** Opening PROVIDED DATA block **

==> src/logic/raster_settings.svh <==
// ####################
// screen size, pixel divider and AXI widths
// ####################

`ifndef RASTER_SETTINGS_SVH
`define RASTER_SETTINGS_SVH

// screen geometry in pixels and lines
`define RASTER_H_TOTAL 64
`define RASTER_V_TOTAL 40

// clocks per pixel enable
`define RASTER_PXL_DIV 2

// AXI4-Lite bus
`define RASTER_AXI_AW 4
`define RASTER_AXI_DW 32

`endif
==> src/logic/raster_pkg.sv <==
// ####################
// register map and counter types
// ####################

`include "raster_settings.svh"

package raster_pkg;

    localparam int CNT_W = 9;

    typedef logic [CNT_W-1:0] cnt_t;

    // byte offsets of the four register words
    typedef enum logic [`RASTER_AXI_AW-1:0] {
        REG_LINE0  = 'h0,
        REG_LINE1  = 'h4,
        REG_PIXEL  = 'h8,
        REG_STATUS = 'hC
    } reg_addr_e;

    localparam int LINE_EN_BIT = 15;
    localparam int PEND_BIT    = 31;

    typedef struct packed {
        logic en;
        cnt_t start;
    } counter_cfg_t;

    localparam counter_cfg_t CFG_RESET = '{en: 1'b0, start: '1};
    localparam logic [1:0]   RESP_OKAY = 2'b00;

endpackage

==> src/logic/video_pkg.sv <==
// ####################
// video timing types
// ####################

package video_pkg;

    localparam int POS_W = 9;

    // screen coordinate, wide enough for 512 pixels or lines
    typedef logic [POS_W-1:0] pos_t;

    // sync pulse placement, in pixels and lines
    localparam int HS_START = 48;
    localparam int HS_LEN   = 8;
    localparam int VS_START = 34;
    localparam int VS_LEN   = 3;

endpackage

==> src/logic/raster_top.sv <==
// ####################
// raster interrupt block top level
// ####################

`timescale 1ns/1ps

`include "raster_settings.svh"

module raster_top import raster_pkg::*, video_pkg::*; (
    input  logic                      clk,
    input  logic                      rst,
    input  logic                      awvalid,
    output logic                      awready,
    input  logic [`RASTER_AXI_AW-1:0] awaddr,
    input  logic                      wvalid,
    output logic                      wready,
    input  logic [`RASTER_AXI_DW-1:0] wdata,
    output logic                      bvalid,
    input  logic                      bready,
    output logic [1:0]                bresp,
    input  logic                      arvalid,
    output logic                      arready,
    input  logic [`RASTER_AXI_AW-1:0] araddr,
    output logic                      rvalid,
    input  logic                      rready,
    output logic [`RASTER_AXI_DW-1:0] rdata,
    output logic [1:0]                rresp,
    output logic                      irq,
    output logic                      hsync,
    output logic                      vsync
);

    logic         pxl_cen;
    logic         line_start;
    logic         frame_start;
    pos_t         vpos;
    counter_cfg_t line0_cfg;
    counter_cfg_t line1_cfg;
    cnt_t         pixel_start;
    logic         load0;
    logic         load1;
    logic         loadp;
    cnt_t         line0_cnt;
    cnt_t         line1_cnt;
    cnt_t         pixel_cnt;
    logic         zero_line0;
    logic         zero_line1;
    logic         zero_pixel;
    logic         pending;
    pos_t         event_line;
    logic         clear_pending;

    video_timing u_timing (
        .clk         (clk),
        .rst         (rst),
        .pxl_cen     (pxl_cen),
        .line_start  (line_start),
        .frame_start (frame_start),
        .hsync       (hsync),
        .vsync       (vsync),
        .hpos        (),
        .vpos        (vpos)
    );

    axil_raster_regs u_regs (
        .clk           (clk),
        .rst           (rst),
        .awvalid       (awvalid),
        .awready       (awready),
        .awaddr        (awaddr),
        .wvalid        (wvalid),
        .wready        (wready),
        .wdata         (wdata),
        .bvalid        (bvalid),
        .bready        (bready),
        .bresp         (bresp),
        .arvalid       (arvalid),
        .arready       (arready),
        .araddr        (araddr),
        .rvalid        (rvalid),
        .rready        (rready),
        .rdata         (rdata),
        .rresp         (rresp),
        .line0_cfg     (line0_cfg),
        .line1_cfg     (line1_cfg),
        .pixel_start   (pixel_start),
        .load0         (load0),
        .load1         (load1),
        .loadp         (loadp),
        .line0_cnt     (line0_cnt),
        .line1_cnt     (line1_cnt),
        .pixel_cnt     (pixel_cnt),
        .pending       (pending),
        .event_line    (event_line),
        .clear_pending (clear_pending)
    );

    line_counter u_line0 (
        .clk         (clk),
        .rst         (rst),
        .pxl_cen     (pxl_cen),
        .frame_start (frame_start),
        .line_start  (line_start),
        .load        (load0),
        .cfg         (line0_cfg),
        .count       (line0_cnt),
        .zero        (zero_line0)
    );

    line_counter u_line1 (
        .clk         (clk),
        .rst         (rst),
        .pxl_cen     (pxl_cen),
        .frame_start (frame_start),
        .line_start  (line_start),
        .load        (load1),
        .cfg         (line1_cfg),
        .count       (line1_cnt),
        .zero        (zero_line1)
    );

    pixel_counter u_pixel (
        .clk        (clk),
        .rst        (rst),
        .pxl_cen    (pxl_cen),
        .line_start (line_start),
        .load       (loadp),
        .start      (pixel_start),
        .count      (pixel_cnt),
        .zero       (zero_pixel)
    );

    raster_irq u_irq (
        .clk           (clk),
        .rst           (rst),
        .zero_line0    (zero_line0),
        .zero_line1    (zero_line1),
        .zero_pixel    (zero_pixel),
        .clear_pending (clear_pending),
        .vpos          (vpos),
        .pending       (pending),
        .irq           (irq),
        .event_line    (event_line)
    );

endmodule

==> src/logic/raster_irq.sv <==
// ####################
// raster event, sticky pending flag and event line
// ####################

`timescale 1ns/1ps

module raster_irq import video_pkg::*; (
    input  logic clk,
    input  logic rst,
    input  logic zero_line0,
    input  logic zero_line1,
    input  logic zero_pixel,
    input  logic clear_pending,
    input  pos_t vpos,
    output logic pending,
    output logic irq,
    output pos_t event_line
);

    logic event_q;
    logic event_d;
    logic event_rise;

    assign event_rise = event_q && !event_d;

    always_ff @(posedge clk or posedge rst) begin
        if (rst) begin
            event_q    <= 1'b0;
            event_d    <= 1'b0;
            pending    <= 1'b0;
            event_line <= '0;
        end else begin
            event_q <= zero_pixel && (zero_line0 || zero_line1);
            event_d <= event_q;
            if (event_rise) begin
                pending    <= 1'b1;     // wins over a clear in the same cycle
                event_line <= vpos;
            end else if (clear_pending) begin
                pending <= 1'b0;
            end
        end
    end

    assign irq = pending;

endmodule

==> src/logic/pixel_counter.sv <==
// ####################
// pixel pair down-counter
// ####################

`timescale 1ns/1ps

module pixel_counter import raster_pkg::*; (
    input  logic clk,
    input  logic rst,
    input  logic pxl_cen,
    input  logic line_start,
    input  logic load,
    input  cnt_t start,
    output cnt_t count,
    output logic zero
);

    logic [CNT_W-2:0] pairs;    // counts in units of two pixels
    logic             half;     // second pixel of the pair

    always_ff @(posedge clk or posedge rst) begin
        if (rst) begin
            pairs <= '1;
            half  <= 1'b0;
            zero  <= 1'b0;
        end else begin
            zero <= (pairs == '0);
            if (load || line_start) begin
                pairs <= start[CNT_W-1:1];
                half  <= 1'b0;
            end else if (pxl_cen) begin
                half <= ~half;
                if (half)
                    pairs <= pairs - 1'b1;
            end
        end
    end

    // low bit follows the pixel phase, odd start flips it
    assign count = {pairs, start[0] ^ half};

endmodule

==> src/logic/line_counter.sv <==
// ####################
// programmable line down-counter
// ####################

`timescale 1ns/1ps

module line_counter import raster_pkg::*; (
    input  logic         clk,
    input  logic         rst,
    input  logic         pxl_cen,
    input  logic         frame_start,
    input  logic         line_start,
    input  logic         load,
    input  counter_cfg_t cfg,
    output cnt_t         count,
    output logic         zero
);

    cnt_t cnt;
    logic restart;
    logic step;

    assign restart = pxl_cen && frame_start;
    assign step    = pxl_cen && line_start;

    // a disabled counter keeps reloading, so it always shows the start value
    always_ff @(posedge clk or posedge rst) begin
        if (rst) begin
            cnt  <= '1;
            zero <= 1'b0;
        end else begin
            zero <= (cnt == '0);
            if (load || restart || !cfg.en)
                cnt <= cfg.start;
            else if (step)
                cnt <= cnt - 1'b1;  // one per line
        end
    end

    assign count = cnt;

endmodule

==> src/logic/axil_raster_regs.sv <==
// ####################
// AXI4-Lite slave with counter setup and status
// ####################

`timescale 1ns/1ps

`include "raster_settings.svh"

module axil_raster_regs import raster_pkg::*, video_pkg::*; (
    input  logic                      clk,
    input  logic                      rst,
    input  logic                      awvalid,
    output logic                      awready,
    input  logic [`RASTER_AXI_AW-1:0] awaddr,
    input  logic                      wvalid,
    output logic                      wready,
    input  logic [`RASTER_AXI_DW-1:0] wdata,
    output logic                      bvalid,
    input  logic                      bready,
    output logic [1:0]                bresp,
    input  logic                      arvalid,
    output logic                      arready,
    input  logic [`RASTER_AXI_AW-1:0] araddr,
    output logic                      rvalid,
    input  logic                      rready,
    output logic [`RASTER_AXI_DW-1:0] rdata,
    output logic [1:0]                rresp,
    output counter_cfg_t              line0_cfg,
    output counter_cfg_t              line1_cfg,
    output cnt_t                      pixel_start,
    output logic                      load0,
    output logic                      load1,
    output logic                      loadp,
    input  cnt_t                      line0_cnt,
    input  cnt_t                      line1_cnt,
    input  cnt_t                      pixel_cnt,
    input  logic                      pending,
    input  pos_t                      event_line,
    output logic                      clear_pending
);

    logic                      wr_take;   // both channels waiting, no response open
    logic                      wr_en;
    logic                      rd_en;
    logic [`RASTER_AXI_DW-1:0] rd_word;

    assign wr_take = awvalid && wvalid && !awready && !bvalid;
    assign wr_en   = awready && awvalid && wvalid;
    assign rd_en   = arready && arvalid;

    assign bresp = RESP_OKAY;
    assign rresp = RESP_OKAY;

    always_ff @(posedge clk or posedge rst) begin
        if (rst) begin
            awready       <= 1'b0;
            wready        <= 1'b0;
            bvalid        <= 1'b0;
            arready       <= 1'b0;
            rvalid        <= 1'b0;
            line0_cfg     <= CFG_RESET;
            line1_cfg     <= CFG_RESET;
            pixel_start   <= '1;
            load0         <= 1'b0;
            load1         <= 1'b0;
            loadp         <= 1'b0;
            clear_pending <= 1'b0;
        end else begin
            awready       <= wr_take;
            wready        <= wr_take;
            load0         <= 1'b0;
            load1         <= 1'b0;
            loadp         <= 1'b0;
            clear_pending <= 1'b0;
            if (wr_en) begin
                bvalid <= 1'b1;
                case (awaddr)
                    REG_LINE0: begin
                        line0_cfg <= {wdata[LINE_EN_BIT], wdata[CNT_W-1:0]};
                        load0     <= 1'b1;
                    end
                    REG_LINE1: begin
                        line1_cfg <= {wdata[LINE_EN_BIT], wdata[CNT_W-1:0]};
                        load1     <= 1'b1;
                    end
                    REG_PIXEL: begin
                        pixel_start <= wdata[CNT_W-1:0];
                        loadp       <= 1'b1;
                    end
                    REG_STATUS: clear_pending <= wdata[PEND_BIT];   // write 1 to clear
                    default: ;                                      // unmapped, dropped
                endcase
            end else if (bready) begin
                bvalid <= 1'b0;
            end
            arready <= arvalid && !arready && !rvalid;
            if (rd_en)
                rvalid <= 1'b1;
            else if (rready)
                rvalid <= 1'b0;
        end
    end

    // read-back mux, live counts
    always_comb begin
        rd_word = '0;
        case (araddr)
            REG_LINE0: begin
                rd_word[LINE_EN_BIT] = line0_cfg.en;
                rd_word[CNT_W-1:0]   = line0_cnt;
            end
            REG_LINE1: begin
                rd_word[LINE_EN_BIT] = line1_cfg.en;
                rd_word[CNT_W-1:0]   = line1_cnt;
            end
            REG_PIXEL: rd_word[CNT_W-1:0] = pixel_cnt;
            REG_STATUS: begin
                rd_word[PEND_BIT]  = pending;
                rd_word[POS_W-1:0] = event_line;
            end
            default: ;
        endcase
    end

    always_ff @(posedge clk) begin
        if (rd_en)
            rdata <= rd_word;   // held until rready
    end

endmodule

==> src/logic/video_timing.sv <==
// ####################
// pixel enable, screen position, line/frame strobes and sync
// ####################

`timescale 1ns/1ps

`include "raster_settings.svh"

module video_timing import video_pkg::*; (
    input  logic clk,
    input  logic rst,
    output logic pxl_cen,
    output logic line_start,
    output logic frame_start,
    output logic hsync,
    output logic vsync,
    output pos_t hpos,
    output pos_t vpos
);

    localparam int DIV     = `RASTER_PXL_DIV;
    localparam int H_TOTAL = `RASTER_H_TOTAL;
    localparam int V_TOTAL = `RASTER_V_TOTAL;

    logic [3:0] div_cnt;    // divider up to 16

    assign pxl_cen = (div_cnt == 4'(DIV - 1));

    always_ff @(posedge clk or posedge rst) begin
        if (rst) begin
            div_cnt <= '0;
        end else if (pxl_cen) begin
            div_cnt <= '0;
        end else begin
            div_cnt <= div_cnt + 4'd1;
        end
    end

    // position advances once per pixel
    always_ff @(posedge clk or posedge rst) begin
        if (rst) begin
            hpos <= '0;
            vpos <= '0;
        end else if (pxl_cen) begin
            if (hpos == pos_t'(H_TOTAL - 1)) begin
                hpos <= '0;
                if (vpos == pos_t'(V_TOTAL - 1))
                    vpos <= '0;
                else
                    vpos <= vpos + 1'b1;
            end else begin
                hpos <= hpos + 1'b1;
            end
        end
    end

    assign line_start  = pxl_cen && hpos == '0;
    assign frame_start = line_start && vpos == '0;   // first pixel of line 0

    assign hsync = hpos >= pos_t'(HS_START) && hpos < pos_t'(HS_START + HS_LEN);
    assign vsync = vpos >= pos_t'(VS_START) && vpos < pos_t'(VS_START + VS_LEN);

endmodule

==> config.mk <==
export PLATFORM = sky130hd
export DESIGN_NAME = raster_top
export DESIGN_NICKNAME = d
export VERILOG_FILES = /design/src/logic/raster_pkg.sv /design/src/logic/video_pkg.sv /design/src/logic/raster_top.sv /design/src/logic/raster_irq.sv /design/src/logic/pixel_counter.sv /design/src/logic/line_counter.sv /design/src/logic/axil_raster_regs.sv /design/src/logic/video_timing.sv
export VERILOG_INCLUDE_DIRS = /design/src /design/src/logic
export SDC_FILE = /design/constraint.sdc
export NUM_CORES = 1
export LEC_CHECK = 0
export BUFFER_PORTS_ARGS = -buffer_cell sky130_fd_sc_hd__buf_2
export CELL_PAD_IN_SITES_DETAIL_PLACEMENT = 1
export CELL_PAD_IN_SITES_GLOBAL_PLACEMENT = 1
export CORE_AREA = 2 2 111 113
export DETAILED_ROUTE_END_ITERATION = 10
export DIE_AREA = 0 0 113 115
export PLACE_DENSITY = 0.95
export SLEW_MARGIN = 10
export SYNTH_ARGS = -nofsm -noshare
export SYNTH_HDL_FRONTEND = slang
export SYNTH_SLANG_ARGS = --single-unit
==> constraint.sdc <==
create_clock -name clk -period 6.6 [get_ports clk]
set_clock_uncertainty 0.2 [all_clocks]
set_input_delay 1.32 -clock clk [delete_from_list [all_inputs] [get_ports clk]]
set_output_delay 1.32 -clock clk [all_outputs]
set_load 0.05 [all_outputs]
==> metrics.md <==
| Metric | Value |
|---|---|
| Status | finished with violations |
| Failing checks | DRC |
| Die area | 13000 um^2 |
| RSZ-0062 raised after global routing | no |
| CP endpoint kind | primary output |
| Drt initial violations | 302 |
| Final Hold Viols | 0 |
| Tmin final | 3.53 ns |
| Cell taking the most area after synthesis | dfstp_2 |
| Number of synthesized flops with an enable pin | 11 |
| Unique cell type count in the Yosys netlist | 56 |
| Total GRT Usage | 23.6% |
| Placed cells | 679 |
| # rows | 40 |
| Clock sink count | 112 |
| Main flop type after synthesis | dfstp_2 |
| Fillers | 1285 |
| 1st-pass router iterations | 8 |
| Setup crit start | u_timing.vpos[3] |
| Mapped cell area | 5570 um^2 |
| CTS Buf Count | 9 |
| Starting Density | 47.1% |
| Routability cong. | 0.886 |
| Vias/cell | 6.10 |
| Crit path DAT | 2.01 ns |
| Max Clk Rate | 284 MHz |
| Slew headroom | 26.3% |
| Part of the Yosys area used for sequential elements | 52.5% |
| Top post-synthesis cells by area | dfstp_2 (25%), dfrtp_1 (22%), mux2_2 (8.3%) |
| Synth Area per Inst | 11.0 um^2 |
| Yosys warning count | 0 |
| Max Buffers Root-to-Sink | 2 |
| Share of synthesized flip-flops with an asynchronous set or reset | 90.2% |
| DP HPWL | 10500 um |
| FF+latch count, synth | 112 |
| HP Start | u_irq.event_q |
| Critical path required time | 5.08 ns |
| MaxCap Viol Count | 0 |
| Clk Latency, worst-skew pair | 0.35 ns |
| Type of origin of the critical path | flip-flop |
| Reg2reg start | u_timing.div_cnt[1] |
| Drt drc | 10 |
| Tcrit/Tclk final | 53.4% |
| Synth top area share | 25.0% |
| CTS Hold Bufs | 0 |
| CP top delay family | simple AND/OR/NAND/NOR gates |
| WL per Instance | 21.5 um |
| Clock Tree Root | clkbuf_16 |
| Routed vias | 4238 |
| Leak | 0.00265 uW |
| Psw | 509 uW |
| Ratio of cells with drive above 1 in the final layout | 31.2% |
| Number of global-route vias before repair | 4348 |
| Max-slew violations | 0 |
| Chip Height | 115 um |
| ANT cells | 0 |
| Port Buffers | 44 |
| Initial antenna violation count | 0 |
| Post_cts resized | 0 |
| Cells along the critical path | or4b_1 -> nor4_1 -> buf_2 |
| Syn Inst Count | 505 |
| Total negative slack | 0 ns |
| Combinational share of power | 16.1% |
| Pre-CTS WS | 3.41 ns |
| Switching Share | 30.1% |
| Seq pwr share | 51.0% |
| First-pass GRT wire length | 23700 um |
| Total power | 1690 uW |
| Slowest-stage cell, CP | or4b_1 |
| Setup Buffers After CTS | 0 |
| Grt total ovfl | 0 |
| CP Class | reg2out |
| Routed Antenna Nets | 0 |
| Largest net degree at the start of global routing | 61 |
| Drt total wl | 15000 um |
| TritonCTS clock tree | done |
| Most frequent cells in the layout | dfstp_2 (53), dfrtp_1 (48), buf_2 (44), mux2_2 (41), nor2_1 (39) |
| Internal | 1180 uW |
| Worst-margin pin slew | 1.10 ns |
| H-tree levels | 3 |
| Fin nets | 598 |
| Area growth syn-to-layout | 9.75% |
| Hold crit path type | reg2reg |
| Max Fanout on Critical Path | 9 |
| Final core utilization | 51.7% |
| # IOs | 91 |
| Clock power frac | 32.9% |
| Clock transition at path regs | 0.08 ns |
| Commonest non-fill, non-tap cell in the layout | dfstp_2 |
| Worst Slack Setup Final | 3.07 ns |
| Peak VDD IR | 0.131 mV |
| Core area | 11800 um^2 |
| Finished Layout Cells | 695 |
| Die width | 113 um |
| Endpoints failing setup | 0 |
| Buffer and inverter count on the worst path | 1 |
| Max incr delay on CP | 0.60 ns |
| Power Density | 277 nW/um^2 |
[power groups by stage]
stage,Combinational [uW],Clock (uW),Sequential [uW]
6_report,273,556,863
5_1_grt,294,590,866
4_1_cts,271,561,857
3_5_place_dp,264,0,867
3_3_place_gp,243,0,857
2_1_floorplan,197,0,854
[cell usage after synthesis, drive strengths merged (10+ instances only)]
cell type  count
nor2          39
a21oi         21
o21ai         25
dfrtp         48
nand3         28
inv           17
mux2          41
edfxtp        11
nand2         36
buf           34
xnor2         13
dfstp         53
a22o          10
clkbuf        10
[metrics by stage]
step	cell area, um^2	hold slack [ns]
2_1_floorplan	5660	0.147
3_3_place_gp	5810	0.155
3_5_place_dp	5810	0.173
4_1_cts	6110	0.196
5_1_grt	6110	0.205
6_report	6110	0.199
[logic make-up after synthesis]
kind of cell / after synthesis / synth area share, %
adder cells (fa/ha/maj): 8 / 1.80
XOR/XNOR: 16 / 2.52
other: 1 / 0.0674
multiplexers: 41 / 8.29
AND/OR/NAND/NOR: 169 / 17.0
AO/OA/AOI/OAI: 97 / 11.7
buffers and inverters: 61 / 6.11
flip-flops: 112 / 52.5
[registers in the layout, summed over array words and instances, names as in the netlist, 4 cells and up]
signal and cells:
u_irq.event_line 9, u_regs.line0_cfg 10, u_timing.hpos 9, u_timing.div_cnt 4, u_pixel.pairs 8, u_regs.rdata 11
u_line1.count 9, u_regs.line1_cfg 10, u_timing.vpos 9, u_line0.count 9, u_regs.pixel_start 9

** Closing PROVIDED DATA block **
** Opening PROVIDED DATA block **

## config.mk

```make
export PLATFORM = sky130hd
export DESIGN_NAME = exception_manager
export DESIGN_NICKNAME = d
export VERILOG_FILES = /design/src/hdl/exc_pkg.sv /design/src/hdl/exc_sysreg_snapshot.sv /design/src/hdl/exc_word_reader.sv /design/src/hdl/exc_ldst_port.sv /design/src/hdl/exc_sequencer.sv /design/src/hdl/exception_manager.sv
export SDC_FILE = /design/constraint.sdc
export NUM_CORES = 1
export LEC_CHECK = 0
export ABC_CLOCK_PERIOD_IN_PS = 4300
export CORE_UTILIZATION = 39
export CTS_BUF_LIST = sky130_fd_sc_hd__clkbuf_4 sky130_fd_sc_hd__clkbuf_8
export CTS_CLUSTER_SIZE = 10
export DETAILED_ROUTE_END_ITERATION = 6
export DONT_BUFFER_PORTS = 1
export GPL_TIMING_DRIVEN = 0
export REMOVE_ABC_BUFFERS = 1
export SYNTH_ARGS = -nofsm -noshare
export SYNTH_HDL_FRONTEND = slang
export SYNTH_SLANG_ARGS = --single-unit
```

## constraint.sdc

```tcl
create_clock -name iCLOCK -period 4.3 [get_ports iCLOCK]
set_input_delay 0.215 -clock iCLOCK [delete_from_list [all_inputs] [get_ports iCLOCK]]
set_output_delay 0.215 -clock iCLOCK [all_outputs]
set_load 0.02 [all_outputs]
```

** Closing PROVIDED DATA block **

In the entries above, find each line containing the string "words" and copy it.

> COMPLETED TASK:
    // byte offsets of the four register words
[registers in the layout, summed over array words and instances, names as in the netlist, 4 cells and up]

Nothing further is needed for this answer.